=== DATA TO EXAMINE ===
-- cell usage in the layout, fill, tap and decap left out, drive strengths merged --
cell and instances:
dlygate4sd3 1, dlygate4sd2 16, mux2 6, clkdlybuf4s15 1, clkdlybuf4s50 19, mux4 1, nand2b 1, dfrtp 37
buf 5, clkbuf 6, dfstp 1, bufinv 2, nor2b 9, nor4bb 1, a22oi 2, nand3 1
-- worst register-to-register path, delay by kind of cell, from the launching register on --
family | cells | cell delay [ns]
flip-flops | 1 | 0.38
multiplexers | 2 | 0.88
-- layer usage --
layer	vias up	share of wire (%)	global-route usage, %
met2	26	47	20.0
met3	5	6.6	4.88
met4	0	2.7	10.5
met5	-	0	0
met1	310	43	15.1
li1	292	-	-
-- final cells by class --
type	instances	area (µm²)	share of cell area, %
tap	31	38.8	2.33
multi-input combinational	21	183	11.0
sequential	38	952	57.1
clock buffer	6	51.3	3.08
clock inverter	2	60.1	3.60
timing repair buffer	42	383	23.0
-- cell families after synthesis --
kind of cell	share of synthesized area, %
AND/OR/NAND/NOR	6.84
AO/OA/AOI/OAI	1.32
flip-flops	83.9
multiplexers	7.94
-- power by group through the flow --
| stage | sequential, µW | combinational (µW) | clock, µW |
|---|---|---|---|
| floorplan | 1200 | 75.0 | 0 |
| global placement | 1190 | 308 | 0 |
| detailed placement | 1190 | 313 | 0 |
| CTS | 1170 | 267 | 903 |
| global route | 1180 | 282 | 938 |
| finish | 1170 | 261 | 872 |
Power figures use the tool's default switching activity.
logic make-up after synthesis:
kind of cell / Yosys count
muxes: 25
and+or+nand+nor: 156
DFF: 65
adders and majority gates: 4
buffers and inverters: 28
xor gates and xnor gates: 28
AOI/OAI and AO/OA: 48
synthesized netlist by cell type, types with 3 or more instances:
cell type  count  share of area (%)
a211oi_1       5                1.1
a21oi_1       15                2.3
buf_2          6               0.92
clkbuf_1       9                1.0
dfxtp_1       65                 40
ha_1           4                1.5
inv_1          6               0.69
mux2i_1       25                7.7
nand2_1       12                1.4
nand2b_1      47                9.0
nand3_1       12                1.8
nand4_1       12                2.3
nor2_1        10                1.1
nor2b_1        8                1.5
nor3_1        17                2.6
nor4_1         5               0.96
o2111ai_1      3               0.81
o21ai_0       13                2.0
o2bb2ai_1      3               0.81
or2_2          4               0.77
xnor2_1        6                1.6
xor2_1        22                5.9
==> config.mk <==
export PLATFORM = sky130hd
export DESIGN_NAME = spi_master_ctrl
export DESIGN_NICKNAME = d
export VERILOG_FILES = /design/src/rtl/spi_master_ctrl.sv
export SDC_FILE = /design/constraint.sdc
export NUM_CORES = 1
export LEC_CHECK = 0
export CORE_UTILIZATION = 56
export CTS_CLUSTER_DIAMETER = 100
export CTS_CLUSTER_SIZE = 16
export DETAILED_ROUTE_END_ITERATION = 10
export PLACE_DENSITY = 0.8
export SYNTH_ARGS = -nofsm -noshare
export SYNTH_HDL_FRONTEND = slang
export SYNTH_SLANG_ARGS = --single-unit
==> constraint.sdc <==
create_clock -name clk -period 2.43 [get_ports clk]
set_clock_uncertainty 0.2 [all_clocks]
set_input_delay 0.243 -clock clk [delete_from_list [all_inputs] [get_ports clk]]
set_output_delay 0.243 -clock clk [all_outputs]
set_load 0.05 [all_outputs]
## src/rtl/spi_master_pkg.sv

```systemverilog
// Shared constants for the SPI master: register map, STATUS/CONFIG bit
// positions, engine state encoding and a bit-reversal helper.
package spi_master_pkg;

    localparam logic [3:0] ADDR_CS     = 4'd0;
    localparam logic [3:0] ADDR_DATA   = 4'd1;
    localparam logic [3:0] ADDR_STATUS = 4'd2;
    localparam logic [3:0] ADDR_CONFIG = 4'd3;
    localparam logic [3:0] ADDR_DIV    = 4'd4;

    localparam int ST_BUSY        = 0;
    localparam int ST_TX_FULL     = 1;
    localparam int ST_RX_EMPTY    = 2;
    localparam int ST_RX_OVERRUN  = 3;
    localparam int ST_TX_OVERFLOW = 4;
    localparam int ST_DONE        = 7;

    localparam int CFG_CPOL      = 0;
    localparam int CFG_CPHA      = 1;
    localparam int CFG_LSB_FIRST = 2;
    localparam int CFG_IRQ_EN    = 3;

    typedef logic [0:0] engine_state_t;
    localparam engine_state_t STATE_IDLE  = 1'b0;
    localparam engine_state_t STATE_SHIFT = 1'b1;

    function automatic logic [7:0] reverse_byte(input logic [7:0] b);
        logic [7:0] r;
        for (int i = 0; i < 8; i++) r[i] = b[7-i];
        return r;
    endfunction

endpackage

```

## src/rtl/spi_fifo.sv

```systemverilog
// Synchronous FIFO with combinational head; a push into a full FIFO is
// accepted when a pop happens in the same cycle.
module spi_fifo #(
    parameter int DEPTH = 4,
    parameter int WIDTH = 8
) (
    input  logic             clock_sys,
    input  logic             reset,
    input  logic             push,
    input  logic [WIDTH-1:0] wdata,
    input  logic             pop,
    output logic [WIDTH-1:0] rdata,
    output logic             full,
    output logic             empty
);
    localparam int AW = $clog2(DEPTH);

    logic [WIDTH-1:0] mem [DEPTH];
    logic [AW-1:0]    wptr;
    logic [AW-1:0]    rptr;
    logic [AW:0]      count;
    logic             do_push;
    logic             do_pop;

    assign empty   = (count == '0);
    assign full    = (count == (AW+1)'(DEPTH));
    assign do_pop  = pop && !empty;
    assign do_push = push && (!full || do_pop);
    assign rdata   = mem[rptr];

    always_ff @(posedge clock_sys) begin
        if (do_push) mem[wptr] <= wdata;
    end

    always_ff @(posedge clock_sys) begin
        if (reset) begin
            wptr  <= '0;
            rptr  <= '0;
            count <= '0;
        end else begin
            if (do_push) wptr <= wptr + 1'b1;
            if (do_pop)  rptr <= rptr + 1'b1;
            case ({do_push, do_pop})
                2'b10:   count <= count + 1'b1;
                2'b01:   count <= count - 1'b1;
                default: count <= count;
            endcase
        end
    end

endmodule

```

## src/rtl/spi_master.sv

```systemverilog
// Register-bus SPI master: programmable divider, four SPI modes, MSB/LSB
// order, TX/RX FIFOs and a completion interrupt.
module spi_master
    import spi_master_pkg::*;
#(
    parameter int NUM_CS     = 8,
    parameter int FIFO_DEPTH = 4,
    parameter int DIV_WIDTH  = 8
) (
    input  logic              clock_sys,
    input  logic              reset,
    input  logic [3:0]        addr,
    input  logic [7:0]        data,
    input  logic              rw,
    input  logic              cs,
    input  logic              strobe,
    input  logic              miso,
    output logic              mosi,
    output logic              sck,
    output logic [NUM_CS-1:0] spi_cs,
    output logic [7:0]        data_out,
    output logic              data_out_en,
    output logic              irq
);
    logic                 wr, rd, status_clr;
    logic [NUM_CS-1:0]    cs_reg;
    logic                 cfg_cpol, cfg_cpha, cfg_lsb, cfg_irq_en;
    logic [DIV_WIDTH-1:0] div_reg;
    logic                 rx_overrun, tx_overflow, done, busy;
    engine_state_t        state;
    logic [7:0]           tx_sh, rx_sh, rx_raw, rx_byte;
    logic [3:0]           edge_cnt;
    logic [DIV_WIDTH-1:0] div_cnt, div_lat;
    logic                 cpha_lat, lsb_lat;
    logic                 tick, byte_done, sample_edge;
    logic                 tx_push, tx_pop, tx_full, tx_empty;
    logic                 rx_pop, rx_full, rx_empty;
    logic [7:0]           tx_head, rx_head;

    assign wr          = strobe && !cs && !rw;
    assign rd          = strobe && !cs && rw;
    assign status_clr  = wr && (addr == ADDR_STATUS);
    assign tx_push     = wr && (addr == ADDR_DATA);
    assign rx_pop      = rd && (addr == ADDR_DATA);
    assign tx_pop      = (state == STATE_IDLE) && !tx_empty;
    assign tick        = (state == STATE_SHIFT) && (div_cnt == div_lat);
    assign byte_done   = tick && (edge_cnt == 4'd15);
    assign sample_edge = (edge_cnt[0] == cpha_lat);
    assign busy        = (state != STATE_IDLE) || !tx_empty;
    // With CPHA=1 the final sample lands on the 16th edge itself.
    assign rx_raw      = cpha_lat ? {rx_sh[6:0], miso} : rx_sh;
    assign rx_byte     = lsb_lat ? reverse_byte(rx_raw) : rx_raw;
    assign spi_cs      = cs_reg;
    assign data_out_en = !cs && rw;
    assign irq         = cfg_irq_en && done;

    spi_fifo #(.DEPTH(FIFO_DEPTH), .WIDTH(8)) tx_fifo (
        .clock_sys(clock_sys), .reset(reset),
        .push(tx_push), .wdata(data), .pop(tx_pop),
        .rdata(tx_head), .full(tx_full), .empty(tx_empty)
    );

    spi_fifo #(.DEPTH(FIFO_DEPTH), .WIDTH(8)) rx_fifo (
        .clock_sys(clock_sys), .reset(reset),
        .push(byte_done), .wdata(rx_byte), .pop(rx_pop),
        .rdata(rx_head), .full(rx_full), .empty(rx_empty)
    );

    always_ff @(posedge clock_sys) begin
        if (reset) begin
            cs_reg     <= '1;
            cfg_cpol   <= 1'b0;
            cfg_cpha   <= 1'b0;
            cfg_lsb    <= 1'b0;
            cfg_irq_en <= 1'b0;
            div_reg    <= '0;
        end else if (wr) begin
            case (addr)
                ADDR_CS:     cs_reg <= data[NUM_CS-1:0];
                ADDR_CONFIG: {cfg_irq_en, cfg_lsb, cfg_cpha, cfg_cpol} <= data[3:0];
                ADDR_DIV:    div_reg <= data[DIV_WIDTH-1:0];
                default:     ;
            endcase
        end
    end

    // A new event in the same cycle as a write-1-clear keeps the flag set.
    always_ff @(posedge clock_sys) begin
        if (reset) begin
            rx_overrun  <= 1'b0;
            tx_overflow <= 1'b0;
            done        <= 1'b0;
        end else begin
            rx_overrun  <= (byte_done && rx_full && !rx_pop) ||
                           (rx_overrun && !(status_clr && data[ST_RX_OVERRUN]));
            tx_overflow <= (tx_push && tx_full && !tx_pop) ||
                           (tx_overflow && !(status_clr && data[ST_TX_OVERFLOW]));
            done        <= (byte_done && tx_empty) ||
                           (done && !(status_clr && data[ST_DONE]));
        end
    end

    always_comb begin
        data_out = 8'h00;
        case (addr)
            ADDR_CS:     data_out[NUM_CS-1:0] = cs_reg;
            ADDR_DATA:   data_out = rx_empty ? 8'h00 : rx_head;
            ADDR_STATUS: data_out = {done, 2'b00, tx_overflow, rx_overrun,
                                     rx_empty, tx_full, busy};
            ADDR_CONFIG: data_out = {4'h0, cfg_irq_en, cfg_lsb, cfg_cpha, cfg_cpol};
            ADDR_DIV:    data_out[DIV_WIDTH-1:0] = div_reg;
            default:     data_out = 8'h00;
        endcase
    end

    // LSB-first bytes are bit-reversed on load so the shifter always emits bit 7.
    always_ff @(posedge clock_sys) begin
        if (reset) begin
            state    <= STATE_IDLE;
            sck      <= 1'b0;
            mosi     <= 1'b0;
            tx_sh    <= '0;
            rx_sh    <= '0;
            edge_cnt <= '0;
            div_cnt  <= '0;
            div_lat  <= '0;
            cpha_lat <= 1'b0;
            lsb_lat  <= 1'b0;
        end else if (state == STATE_IDLE) begin
            sck <= cfg_cpol;
            if (!tx_empty) begin
                tx_sh    <= cfg_lsb ? reverse_byte(tx_head) : tx_head;
                cpha_lat <= cfg_cpha;
                lsb_lat  <= cfg_lsb;
                div_lat  <= div_reg;
                div_cnt  <= '0;
                edge_cnt <= '0;
                if (!cfg_cpha) mosi <= cfg_lsb ? tx_head[0] : tx_head[7];
                state    <= STATE_SHIFT;
            end
        end else if (tick) begin
            div_cnt  <= '0;
            sck      <= ~sck;
            edge_cnt <= edge_cnt + 4'd1;
            if (sample_edge) begin
                rx_sh <= {rx_sh[6:0], miso};
            end else if (cpha_lat) begin
                mosi  <= tx_sh[7];
                tx_sh <= {tx_sh[6:0], 1'b0};
            end else if (edge_cnt != 4'd15) begin
                mosi  <= tx_sh[6];
                tx_sh <= {tx_sh[6:0], 1'b0};
            end
            if (edge_cnt == 4'd15) state <= STATE_IDLE;
        end else begin
            div_cnt <= div_cnt + 1'b1;
        end
    end

endmodule

```

## config.mk

```make
export PLATFORM = sky130hd
export DESIGN_NAME = spi_master
export DESIGN_NICKNAME = d
export VERILOG_FILES = /design/src/rtl/spi_master_pkg.sv /design/src/rtl/spi_fifo.sv /design/src/rtl/spi_master.sv
export SDC_FILE = /design/constraint.sdc
export NUM_CORES = 1
export LEC_CHECK = 0
export CORE_UTILIZATION = 50
export CTS_CLUSTER_SIZE = 12
export DETAILED_ROUTE_END_ITERATION = 10
export GPL_ROUTABILITY_DRIVEN = 0
export PLACE_DENSITY = 0.71
export SYNTH_ARGS = -nofsm -noshare
export SYNTH_HDL_FRONTEND = slang
export SYNTH_SLANG_ARGS = --single-unit
```

## constraint.sdc

```tcl
create_clock -name clock_sys -period 2.75 [get_ports clock_sys]
set_input_delay 0.55 -clock clock_sys [delete_from_list [all_inputs] [get_ports clock_sys]]
set_output_delay 0.55 -clock clock_sys [all_outputs]
set_load 0.02 [all_outputs]
```

# Word level (Yosys, flattened, before mapping)
# Memories as Yosys holds them, arrays and structs flattened. A register that Yosys moved wholly into a read port is not among the register bits.
# Cells that the tools add are included.
# op_classes
addsub	10
n_eq_ne	19
muxes	41
bitwise_logic	3
reduce_logical	56
# ops
cell	count
$mux 8	13
$pmux 8 s5	1
$logic_and 1x1->1	26
$mux 1	18
$mux 4	3
$pmux 3 s2	2
$logic_not 1->1	11
$reduce_and 2->1	5
$add 2x1->2 const B	4
$add 8x1->8 const B	1
$eq 4x2->1 const B	2
$eq 8x8->1	1
$mux 2	4
$add 3x1->3 const B	2
$eq 3x3->1 const B	2
$logic_not 3->1	2
$logic_or 1x1->1	6
$sub 3x1->3 const B	2
$reduce_and 5->1	1
$add 4x1->4 const B	1
$eq 2x1->1 const B	2
$eq 2x2->1 const B	2
$eq 4x1->1 const B	1
$eq 4x3->1 const B	1
11 further kinds	16
# totals
ff_bits	78
ram_bits	64
inputBits	18
out_inout_bits	20
wordCells	156
mem_count	2
# mem_list
name	words	width	read_ports	rd_ports_with_merged_regs	write_ports	line	text
rx_fifo.mem	4	8	1	1	1	spi_fifo.sv:18	logic [WIDTH-1:0] mem [DEPTH];
tx_fifo.mem	4	8	1	1	1	spi_fifo.sv:18	

# Longest topological paths before layout
# logic_depth
word_depth	9
ltp_mapped	11
mapped_depth_nobuf	11

# Hierarchy
# From an unflattened synthesis, not the netlist that was laid out.
# unflattened
cells_unflattened	594
area_unflattened_um2	6687.7
# modules_own_cells
mod	instances	cells_per_inst	area_each_um2
spi_master	1	387	3296.9
spi_fifo (tx_fifo)	1	106	1699.1
spi_fifo (rx_fifo)	1	101	1691.6

# Least setup slack after synthesis
# Ideal clock, no wire load.
# synth_path
path_type	in2reg
startpoint	input port addr[1]
endpoint	register rx_fifo.count[2]
setup_time_ns	0.070
arrival_ns	2.718
path_slack_ns	-0.038
cell_stages	10
path_cell_list	or4b_1 -> o2111a_1 -> nor3b_1 -> inv_1 -> ha_1 -> inv_1 -> fa_1 -> xor2_1 -> or3_1 -> a21oi_1
# synth_between
elab_chain_len	7
word_cells_on_any_way	9
cone_classes	eq/ne (3); mux (1); reduce/logical (5)
# synth_rtl
item	line	text
start, declared	spi_master.sv:12	input logic [3:0] addr,
$eq 4x1->1 (*)	spi_master.sv:44	assign rx_pop = rd && (addr == ADDR_DATA);
$logic_and 1x1->1 (*)	spi_master.sv:44	
$logic_and 1x1->1 (*)	spi_fifo.sv:27	assign do_pop = pop && !empty;
$logic_or 1x1->1	spi_fifo.sv:28	assign do_push = push && (!full || do_pop);
$logic_and 1x1->1	spi_fifo.sv:28	
$eq 2x1->1 / $eq 2x2->1 (equally long branches)	spi_fifo.sv:43	case ({do_push, do_pop})
$pmux 3 s2 / $reduce_bool 2->1 (equally long branches)	n/a	
end signal, assigned	spi_fifo.sv:44	2'b10: count <= count + 1'b1;
end signal, assigned	spi_fifo.sv:45	2'b01: count <= count - 1'b1;
end signal, assigned	spi_fifo.sv:46	default: count <= count;
end, declared	spi_fifo.sv:21	logic [AW:0] count;
# Mark *: on every way between the ends. The rest lies on a longest branch, timed or not.
# A chain may end at the register's enable or synchronous reset.

# Final worst setup path
# layout_path
startpoint	input port addr[3]
endpoint	register rx_fifo.count[2]
# Same word-level chain as after synthesis.

==> flow_summary.toml <==
[placed_design]
placed_cell_area_um2 = 7370
dp_hpwl_um = 10600
io_buffer_count = 37

[global_route]
grt.total_usage_pct = 24.1
grt-ovfl-total = 0
grt_max_degree = 26
grt_antenna_before_repair = 0
grt_pass1_vias = 4761
grt_pass1_wl_um = 23700

[power_and_ir_drop]
netSwitchingFraction_pct = 28.7
p_per_area_nw_per_um2 = 708
power.share.clock_pct = 39.8
intPower_mw = 4.04
p_seq_share_pct = 43.3
p_leak_nw = 2.95
peakVddDrop_mv = 0.377
p_switching_mw = 1.62
pwr-share-comb_pct = 16.9
total_power_mw = 5.67

[floorplan]
die_h_um = 116
die_area_um2 = 13400
rows = 41
dieWidth_um = 116
core_area_um2 = 12600
pin_count = 38
initial_core_util_pct = 51.1

[clock_tree]
clk_latency_ns = 0.43
tritoncts = "done"
cts_sinks = 146
cts_buffers = 17
clock_path_buffers = 2
cts.htree.levels = 4
clockRootBuffer = "clkbuf_16"
path_clk_slew_ns = 0.06

[logic_synthesis]
synth_edf_count = 64
syn_inst = 566
synth_top_area_share_pct = 29.8
synth.distinct_cells = 54
synth_top_flop_cell = "dfxtp_1"
syn_area_per_cell_um2 = 11.4
yosysWarnings = 0
ys_async_sr_fraction_pct = 0
yosysSeqAreaShare_pct = 55.2
synth_nets = 598
yosys.area.top_type = "edfxtp_1"
yosys-top-cells-area = "edfxtp_1, dfxtp_1, mux4_2, nand2_1, mux2i_1"
ys_top_cells_by_count = "dfxtp_1, nand2_1, edfxtp_1, nor2_1, nand3_1"
ys_seq_elements = 146
syn-cell-area_um2 = 6450

[critical_path]
rr_startpoint = "div_cnt[4]"
critical_path.startpoint_type = "input pin"
startpoint = "addr[3]"
crit_path_end_kind = "flop"
r2r_slack_ns = 0.19
crit_required_ns = 3.11
worstPathMaxFanout = 3
crit_arrival_ns = 3.01
critical_path_class = "in -> reg"

[timing]
rsz0062_at_grt = "false"
fin_worst_skew_ns = 0.00875
drv_slew = 0
final_hold_viol_count = 0
maxSlewHeadroom_pct = 52.4
max_freq_mhz = 378
finalSetupViolCount = 0
holdWs_ns = 0.460
period_share_pct = 96.3
final.setup.tns_ns = 0
worst_pin_slew_ns = 0.707
min_period_ns = 2.65

[routing]
wl_um = 14600
routedWlPerCell_um = 17.5
ant_nets = 0
via_per_inst = 5.66
vias = 4704
drtIter0Drc = 431
drc = 0
dr.pass1.iters = 5

[cells_and_area]
nNetsFinal = 678
multi_input_area_um2 = 2750
reg.largest.list = "rx_fifo.mem x32, tx_fifo.mem x32"
antenna_cells = 0
drive_above_1_share_pct = 22.3
syn_to_final_growth_pct = 24.0
stdcell_area_um2 = 8000
regArea_um2 = 3560
n_fill_cell = 983

[min_path]
holdCritPathClass = "reg -> reg"
hp-start = "rx_overrun"

[outcome]
status = "finished clean"

[flow_run]
cap_violations = 0
logic make-up after synthesis:
kind of cell / Yosys count / synth area share (%)
compound gates: 78 / 8.26
xor+xnor: 23 / 3.12
fa+ha+maj: 14 / 2.95
buf+inv: 48 / 2.97
flops: 146 / 55.2
mux: 48 / 11.8
simple gates: 209 / 15.7
what timing repair did:
item                                    in CTS  in global routing
buffers inserted                             3                  2
hold buffers                                 0                  0
hold endpoints to repair                     0                  0
resized for setup                           48                  2
pin swaps                                   12                  4
endpoints found under the setup margin      10                  2
layout make-up:
class,instances,area share (%)
Clock buffer,18,5.49
Multi-Input combinational cell,372,34.4
Clock inverter,14,1.74
Sequential cell,146,44.6
Inverter,17,0.798
Timing Repair Buffer,92,10.3
Tap cell,172,2.69
metal layers:
layer / vias up / global-route usage [%] / routed length [um]
li1: 2234 / - / -
met4: 0 / 12.1 / 395
met3: 31 / 5.86 / 787
met2: 150 / 41.3 / 7500
met5: - / 0 / 0
met1: 2289 / 28.2 / 5890
power groups by stage:
stage	clock, mW	combinational [mW]	sequential, mW
2_1_floorplan	0	0.666	2.46
3_3_place_gp	0	0.914	2.50
3_5_place_dp	0	0.948	2.50
4_1_cts	2.28	0.953	2.45
5_1_grt	2.36	1.05	2.47
6_report	2.25	0.958	2.46
worst max-delay path, cell delays in order:
cell,delay (ns)
dlygate4sd2_1,0.24
or4b_4,0.54
buf_6,0.14
o2111a_1,0.25
nor3b_2,0.20
inv_1,0.07
ha_2,0.18
inv_2,0.06
fa_2,0.21
xor2_2,0.08
or3_1,0.33
a21oi_2,0.15
worst paths after layout:
check | end | depth (start not counted)
worst max-delay path | rx_fifo.count[2] | 12
worst min-delay path | rx_overrun | 2
worst max register to register | rx_fifo.count[2] | 11
worst min register to register | rx_overrun | 2
per-stage QoR:
step / utilization [%] / setup WS, ns / std cells
after floorplan: - / 0.0420 / 566
after global placement: 58.4 / -0.436 / 794
after detailed placement: 58.4 / -0.613 / 794
after CTS: 63.2 / 0.0643 / 829
after global routing: 63.4 / 0.00362 / 831
final: 63.4 / 0.101 / 831
cells in the final DEF, fill, tap and decap left out, drive strengths merged, types with 2 or more instances in the layout:
cell type      synthesis  final
dlygate4sd2            0      4
nor3                   4      4
a222oi                 8      8
nand4                  6      6
fa                     2      2
nor4b                  2      2
nor2b                  3      3
nor3b                  2      2
inv                   16     26
mux4                  22     22
or3                    4      4
or2                    3      3
ha                    12     12
nand2                 82     82
mux2i                 24     24
o21ai                 12     12
a41o                   4      4
clkbuf                18     18
nor2                  38     38
a211oi                 4      4
dfxtp                 82     82
nand3                 37     37
xor2                  16     16
mux2                   2      2
nor4                   5      5
a31oi                  2      2
and3                   3      3
xnor2                  7      7
edfxtp                64     64
a21oi                 34     34
and2                  11     11
clkdlybuf4s50          0     24
or4                    4      4
buf                   13     64
or4b                   2      2
clkinv                 1      3
a221oi                 6      6
(Power assumes the default switching activity.)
===
- **YOUR TASK**:
Scan the entries for the string "multiplexers" and report only how many lines contain it.

- **OUTPUT OF THE EXERCISE**:
2